• **Source data**
★ ★ ★
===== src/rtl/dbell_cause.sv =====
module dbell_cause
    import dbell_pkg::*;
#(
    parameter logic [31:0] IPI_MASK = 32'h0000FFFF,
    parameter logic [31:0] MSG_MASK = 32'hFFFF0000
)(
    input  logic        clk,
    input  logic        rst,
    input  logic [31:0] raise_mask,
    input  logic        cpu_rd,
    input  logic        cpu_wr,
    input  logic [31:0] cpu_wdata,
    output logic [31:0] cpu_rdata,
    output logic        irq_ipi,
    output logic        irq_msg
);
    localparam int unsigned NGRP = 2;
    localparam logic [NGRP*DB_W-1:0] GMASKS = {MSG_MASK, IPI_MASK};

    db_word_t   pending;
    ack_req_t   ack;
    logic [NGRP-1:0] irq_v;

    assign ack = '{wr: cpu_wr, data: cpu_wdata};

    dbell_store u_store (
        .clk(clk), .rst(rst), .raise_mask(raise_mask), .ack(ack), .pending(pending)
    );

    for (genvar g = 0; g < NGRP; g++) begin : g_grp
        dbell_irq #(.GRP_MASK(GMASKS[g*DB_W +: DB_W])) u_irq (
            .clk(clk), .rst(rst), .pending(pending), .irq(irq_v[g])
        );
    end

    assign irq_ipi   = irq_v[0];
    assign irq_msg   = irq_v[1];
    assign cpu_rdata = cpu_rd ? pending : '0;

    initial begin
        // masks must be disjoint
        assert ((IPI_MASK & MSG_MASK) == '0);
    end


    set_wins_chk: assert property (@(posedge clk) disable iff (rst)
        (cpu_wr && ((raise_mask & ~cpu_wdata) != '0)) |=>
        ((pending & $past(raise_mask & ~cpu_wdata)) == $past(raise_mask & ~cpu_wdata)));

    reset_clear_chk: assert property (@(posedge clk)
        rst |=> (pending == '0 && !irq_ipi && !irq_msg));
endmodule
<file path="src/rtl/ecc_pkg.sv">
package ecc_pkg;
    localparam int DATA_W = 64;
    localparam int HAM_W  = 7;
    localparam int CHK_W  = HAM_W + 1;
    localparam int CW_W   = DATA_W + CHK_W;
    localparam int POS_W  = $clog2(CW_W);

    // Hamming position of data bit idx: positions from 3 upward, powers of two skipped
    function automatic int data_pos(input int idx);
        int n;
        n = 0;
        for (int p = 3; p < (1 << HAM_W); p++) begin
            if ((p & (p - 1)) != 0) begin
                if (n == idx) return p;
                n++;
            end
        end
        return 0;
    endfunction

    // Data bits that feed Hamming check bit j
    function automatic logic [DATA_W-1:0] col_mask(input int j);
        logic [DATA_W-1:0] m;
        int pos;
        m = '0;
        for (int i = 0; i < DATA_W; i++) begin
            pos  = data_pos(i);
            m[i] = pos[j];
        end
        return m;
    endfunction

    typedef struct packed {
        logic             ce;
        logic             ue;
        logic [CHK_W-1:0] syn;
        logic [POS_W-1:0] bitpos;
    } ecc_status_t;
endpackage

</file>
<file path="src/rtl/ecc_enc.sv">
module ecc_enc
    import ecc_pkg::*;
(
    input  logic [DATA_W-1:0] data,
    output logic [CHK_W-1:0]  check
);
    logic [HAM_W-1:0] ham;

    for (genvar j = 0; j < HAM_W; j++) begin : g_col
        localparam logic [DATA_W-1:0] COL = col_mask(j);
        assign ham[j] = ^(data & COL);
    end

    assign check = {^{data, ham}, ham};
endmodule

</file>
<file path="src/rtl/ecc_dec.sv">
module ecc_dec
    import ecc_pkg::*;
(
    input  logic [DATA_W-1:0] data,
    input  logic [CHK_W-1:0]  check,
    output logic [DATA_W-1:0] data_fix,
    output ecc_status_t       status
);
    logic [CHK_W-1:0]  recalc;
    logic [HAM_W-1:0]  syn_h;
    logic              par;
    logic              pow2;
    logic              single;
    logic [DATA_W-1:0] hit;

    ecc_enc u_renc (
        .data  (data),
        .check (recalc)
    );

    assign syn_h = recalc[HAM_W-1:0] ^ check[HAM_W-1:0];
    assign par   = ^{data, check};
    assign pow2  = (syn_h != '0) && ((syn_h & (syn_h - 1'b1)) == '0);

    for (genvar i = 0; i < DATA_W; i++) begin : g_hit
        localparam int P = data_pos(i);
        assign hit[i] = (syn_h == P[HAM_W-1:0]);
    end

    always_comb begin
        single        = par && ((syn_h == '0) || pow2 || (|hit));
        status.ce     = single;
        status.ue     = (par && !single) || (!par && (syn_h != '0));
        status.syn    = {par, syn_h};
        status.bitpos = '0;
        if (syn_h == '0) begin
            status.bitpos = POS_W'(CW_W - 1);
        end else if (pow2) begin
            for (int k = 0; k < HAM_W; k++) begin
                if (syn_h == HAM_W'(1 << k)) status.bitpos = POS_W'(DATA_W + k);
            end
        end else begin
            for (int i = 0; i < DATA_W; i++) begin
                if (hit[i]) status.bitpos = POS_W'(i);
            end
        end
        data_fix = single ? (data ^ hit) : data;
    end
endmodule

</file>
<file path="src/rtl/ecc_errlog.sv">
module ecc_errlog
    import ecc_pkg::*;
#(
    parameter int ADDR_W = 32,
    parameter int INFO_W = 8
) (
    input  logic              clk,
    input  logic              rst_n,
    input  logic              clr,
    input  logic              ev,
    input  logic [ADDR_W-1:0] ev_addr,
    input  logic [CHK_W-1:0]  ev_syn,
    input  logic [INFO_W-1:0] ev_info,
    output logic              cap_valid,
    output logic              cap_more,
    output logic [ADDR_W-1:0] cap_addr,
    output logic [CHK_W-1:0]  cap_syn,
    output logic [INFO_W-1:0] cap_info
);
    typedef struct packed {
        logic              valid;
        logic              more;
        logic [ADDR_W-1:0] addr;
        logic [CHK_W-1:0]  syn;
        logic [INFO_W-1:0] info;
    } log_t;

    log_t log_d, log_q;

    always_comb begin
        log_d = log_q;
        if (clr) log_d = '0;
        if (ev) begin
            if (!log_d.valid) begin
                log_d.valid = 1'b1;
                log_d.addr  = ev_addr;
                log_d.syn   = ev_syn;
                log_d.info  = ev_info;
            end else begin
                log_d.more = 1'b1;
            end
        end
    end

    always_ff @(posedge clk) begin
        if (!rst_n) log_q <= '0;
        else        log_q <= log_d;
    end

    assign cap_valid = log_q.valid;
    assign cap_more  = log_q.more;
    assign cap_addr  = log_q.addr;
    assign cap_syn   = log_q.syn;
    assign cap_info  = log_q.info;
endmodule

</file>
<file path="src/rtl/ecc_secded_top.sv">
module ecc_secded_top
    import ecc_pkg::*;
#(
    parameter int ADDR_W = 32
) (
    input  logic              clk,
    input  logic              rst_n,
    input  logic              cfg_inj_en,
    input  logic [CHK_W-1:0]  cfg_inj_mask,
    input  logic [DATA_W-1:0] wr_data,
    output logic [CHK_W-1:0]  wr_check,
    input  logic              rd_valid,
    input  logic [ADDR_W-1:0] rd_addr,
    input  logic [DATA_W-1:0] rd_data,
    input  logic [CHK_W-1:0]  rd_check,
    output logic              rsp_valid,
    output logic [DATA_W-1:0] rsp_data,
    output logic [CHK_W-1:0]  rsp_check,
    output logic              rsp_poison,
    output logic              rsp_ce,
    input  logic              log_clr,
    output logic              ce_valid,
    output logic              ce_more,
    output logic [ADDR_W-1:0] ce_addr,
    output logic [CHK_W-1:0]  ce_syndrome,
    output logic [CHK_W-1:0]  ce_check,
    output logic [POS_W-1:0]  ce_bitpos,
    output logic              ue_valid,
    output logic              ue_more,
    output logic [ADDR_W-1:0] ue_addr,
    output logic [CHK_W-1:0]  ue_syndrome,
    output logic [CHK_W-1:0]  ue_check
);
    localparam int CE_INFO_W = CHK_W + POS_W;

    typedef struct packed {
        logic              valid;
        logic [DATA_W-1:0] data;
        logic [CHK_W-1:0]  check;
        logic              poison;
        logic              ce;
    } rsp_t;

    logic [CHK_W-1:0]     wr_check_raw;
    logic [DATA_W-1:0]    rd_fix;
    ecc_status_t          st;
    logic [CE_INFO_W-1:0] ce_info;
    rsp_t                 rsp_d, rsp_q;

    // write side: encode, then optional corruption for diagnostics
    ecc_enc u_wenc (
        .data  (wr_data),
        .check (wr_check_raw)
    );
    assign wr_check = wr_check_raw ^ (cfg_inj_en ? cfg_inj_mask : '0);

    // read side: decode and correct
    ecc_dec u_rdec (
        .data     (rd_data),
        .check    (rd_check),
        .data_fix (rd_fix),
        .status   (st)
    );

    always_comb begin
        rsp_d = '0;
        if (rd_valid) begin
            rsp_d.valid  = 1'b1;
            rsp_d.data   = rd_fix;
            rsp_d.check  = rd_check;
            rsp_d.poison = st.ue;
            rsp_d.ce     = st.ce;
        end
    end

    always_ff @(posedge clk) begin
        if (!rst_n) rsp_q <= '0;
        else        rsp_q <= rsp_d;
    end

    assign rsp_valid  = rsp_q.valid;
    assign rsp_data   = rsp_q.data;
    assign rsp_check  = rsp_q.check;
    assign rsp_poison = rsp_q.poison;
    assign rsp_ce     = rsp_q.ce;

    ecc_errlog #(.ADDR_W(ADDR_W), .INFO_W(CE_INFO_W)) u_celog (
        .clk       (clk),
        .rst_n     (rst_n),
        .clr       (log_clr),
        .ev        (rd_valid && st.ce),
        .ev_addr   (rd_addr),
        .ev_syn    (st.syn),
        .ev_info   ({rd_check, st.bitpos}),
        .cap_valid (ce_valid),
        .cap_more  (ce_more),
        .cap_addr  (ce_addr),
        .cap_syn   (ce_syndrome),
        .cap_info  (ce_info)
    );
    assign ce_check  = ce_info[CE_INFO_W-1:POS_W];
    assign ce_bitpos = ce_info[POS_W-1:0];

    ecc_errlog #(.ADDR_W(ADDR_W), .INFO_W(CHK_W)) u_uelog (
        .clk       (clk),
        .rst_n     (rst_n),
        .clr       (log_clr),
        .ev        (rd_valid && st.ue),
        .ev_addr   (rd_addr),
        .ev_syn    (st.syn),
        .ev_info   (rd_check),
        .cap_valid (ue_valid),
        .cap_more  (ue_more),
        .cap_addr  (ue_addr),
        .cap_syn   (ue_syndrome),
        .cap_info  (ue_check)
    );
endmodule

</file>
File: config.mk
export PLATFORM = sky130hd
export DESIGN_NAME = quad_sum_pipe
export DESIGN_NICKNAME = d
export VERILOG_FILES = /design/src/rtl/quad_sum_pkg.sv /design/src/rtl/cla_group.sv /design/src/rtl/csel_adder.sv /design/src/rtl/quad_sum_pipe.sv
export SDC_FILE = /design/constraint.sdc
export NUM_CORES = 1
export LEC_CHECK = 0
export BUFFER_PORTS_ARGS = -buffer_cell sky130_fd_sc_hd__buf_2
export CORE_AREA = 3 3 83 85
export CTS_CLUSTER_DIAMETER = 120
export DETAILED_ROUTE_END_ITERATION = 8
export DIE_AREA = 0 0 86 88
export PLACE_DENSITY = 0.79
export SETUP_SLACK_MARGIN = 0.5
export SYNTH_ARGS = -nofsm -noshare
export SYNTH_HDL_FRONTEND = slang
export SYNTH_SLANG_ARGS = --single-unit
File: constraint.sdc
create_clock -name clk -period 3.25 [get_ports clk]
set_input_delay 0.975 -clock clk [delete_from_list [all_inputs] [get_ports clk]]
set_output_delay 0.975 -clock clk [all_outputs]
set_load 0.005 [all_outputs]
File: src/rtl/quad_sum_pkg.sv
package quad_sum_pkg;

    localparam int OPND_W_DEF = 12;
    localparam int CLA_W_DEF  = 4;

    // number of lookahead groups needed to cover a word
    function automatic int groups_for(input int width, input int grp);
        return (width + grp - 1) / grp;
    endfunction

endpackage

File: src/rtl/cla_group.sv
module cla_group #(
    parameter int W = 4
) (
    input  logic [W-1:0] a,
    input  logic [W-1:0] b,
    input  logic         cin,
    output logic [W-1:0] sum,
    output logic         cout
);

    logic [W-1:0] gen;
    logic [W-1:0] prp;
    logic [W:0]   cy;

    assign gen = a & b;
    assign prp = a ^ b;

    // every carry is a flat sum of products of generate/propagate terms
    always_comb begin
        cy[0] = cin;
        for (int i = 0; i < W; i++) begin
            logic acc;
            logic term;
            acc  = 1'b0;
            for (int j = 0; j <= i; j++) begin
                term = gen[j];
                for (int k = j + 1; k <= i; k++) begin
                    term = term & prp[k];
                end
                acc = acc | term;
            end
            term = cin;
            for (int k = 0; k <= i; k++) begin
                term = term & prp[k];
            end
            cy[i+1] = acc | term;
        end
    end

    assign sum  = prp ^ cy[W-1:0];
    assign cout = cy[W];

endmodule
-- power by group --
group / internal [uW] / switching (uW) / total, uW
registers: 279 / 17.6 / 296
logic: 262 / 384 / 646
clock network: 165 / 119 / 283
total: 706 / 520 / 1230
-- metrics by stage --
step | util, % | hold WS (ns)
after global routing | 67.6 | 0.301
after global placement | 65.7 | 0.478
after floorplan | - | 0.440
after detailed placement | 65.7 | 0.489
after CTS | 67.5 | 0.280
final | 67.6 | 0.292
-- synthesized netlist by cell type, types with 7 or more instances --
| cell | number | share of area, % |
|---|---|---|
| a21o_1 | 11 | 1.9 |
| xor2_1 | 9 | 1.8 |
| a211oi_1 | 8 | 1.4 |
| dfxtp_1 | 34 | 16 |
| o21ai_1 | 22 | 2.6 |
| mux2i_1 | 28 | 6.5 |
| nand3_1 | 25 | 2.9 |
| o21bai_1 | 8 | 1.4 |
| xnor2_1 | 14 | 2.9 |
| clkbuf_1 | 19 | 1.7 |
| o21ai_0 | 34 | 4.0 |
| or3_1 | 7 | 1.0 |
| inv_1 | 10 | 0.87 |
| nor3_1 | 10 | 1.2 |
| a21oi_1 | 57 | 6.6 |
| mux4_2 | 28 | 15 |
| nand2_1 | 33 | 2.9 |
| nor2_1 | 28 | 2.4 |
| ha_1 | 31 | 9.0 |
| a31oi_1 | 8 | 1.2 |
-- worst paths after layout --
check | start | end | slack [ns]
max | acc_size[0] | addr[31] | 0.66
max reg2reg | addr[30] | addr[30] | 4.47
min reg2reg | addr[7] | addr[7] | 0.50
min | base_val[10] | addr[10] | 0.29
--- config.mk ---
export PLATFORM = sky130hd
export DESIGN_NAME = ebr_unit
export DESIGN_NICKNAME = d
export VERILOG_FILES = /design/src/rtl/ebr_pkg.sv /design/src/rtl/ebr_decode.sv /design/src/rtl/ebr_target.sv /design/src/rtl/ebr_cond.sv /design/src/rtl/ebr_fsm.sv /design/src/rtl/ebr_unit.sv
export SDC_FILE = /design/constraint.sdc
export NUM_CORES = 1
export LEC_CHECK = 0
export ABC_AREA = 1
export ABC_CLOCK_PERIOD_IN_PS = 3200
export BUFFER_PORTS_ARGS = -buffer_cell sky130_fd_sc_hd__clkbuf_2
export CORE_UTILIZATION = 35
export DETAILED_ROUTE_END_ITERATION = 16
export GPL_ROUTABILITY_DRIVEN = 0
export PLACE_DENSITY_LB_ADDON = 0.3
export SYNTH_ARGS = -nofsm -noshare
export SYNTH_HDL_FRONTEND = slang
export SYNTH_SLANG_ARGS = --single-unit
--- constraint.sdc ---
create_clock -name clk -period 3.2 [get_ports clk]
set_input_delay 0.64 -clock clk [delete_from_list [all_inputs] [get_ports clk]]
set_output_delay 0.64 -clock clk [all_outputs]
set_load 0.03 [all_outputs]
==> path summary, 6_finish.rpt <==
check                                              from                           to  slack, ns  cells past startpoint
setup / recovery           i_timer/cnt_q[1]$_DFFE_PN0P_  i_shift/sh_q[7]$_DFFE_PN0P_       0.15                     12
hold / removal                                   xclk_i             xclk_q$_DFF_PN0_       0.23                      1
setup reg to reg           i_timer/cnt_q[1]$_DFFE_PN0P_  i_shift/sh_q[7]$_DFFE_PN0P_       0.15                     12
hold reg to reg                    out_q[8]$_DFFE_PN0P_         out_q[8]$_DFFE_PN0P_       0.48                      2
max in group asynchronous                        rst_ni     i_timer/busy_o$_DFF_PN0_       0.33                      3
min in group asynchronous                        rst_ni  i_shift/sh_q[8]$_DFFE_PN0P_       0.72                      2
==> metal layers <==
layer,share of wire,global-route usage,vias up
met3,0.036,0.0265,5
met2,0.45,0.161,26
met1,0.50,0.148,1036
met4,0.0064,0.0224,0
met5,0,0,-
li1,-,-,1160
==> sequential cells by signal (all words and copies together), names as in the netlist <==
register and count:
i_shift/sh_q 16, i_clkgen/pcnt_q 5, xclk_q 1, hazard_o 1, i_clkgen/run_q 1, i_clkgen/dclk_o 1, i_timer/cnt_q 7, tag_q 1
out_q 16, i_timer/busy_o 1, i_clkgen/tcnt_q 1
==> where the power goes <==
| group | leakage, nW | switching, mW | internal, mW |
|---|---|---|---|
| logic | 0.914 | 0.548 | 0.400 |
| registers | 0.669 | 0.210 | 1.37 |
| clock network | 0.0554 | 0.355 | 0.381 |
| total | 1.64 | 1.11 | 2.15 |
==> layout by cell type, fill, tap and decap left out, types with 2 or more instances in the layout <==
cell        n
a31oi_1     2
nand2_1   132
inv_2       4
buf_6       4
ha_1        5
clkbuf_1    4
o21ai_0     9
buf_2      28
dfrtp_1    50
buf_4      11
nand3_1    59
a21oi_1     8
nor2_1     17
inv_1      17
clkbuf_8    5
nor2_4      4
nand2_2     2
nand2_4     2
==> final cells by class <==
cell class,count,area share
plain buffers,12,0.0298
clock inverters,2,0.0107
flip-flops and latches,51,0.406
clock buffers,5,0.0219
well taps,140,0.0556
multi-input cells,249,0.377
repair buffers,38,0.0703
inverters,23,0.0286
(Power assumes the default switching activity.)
★ ★ ★
Write out exactly the lines of the entries above that run from the line containing "0.355 | 0.381 |" through the last line, including both.

• **Task result**
| clock network | 0.0554 | 0.355 | 0.381 |
| total | 1.64 | 1.11 | 2.15 |
==> layout by cell type, fill, tap and decap left out, types with 2 or more instances in the layout <==
cell        n
a31oi_1     2
nand2_1   132
inv_2       4
buf_6       4
ha_1        5
clkbuf_1    4
o21ai_0     9
buf_2      28
dfrtp_1    50
buf_4      11
nand3_1    59
a21oi_1     8
nor2_1     17
inv_1      17
clkbuf_8    5
nor2_4      4
nand2_2     2
nand2_4     2
==> final cells by class <==
cell class,count,area share
plain buffers,12,0.0298
clock inverters,2,0.0107
flip-flops and latches,51,0.406
clock buffers,5,0.0219
well taps,140,0.0556
multi-input cells,249,0.377
repair buffers,38,0.0703
inverters,23,0.0286
(Power assumes the default switching activity.)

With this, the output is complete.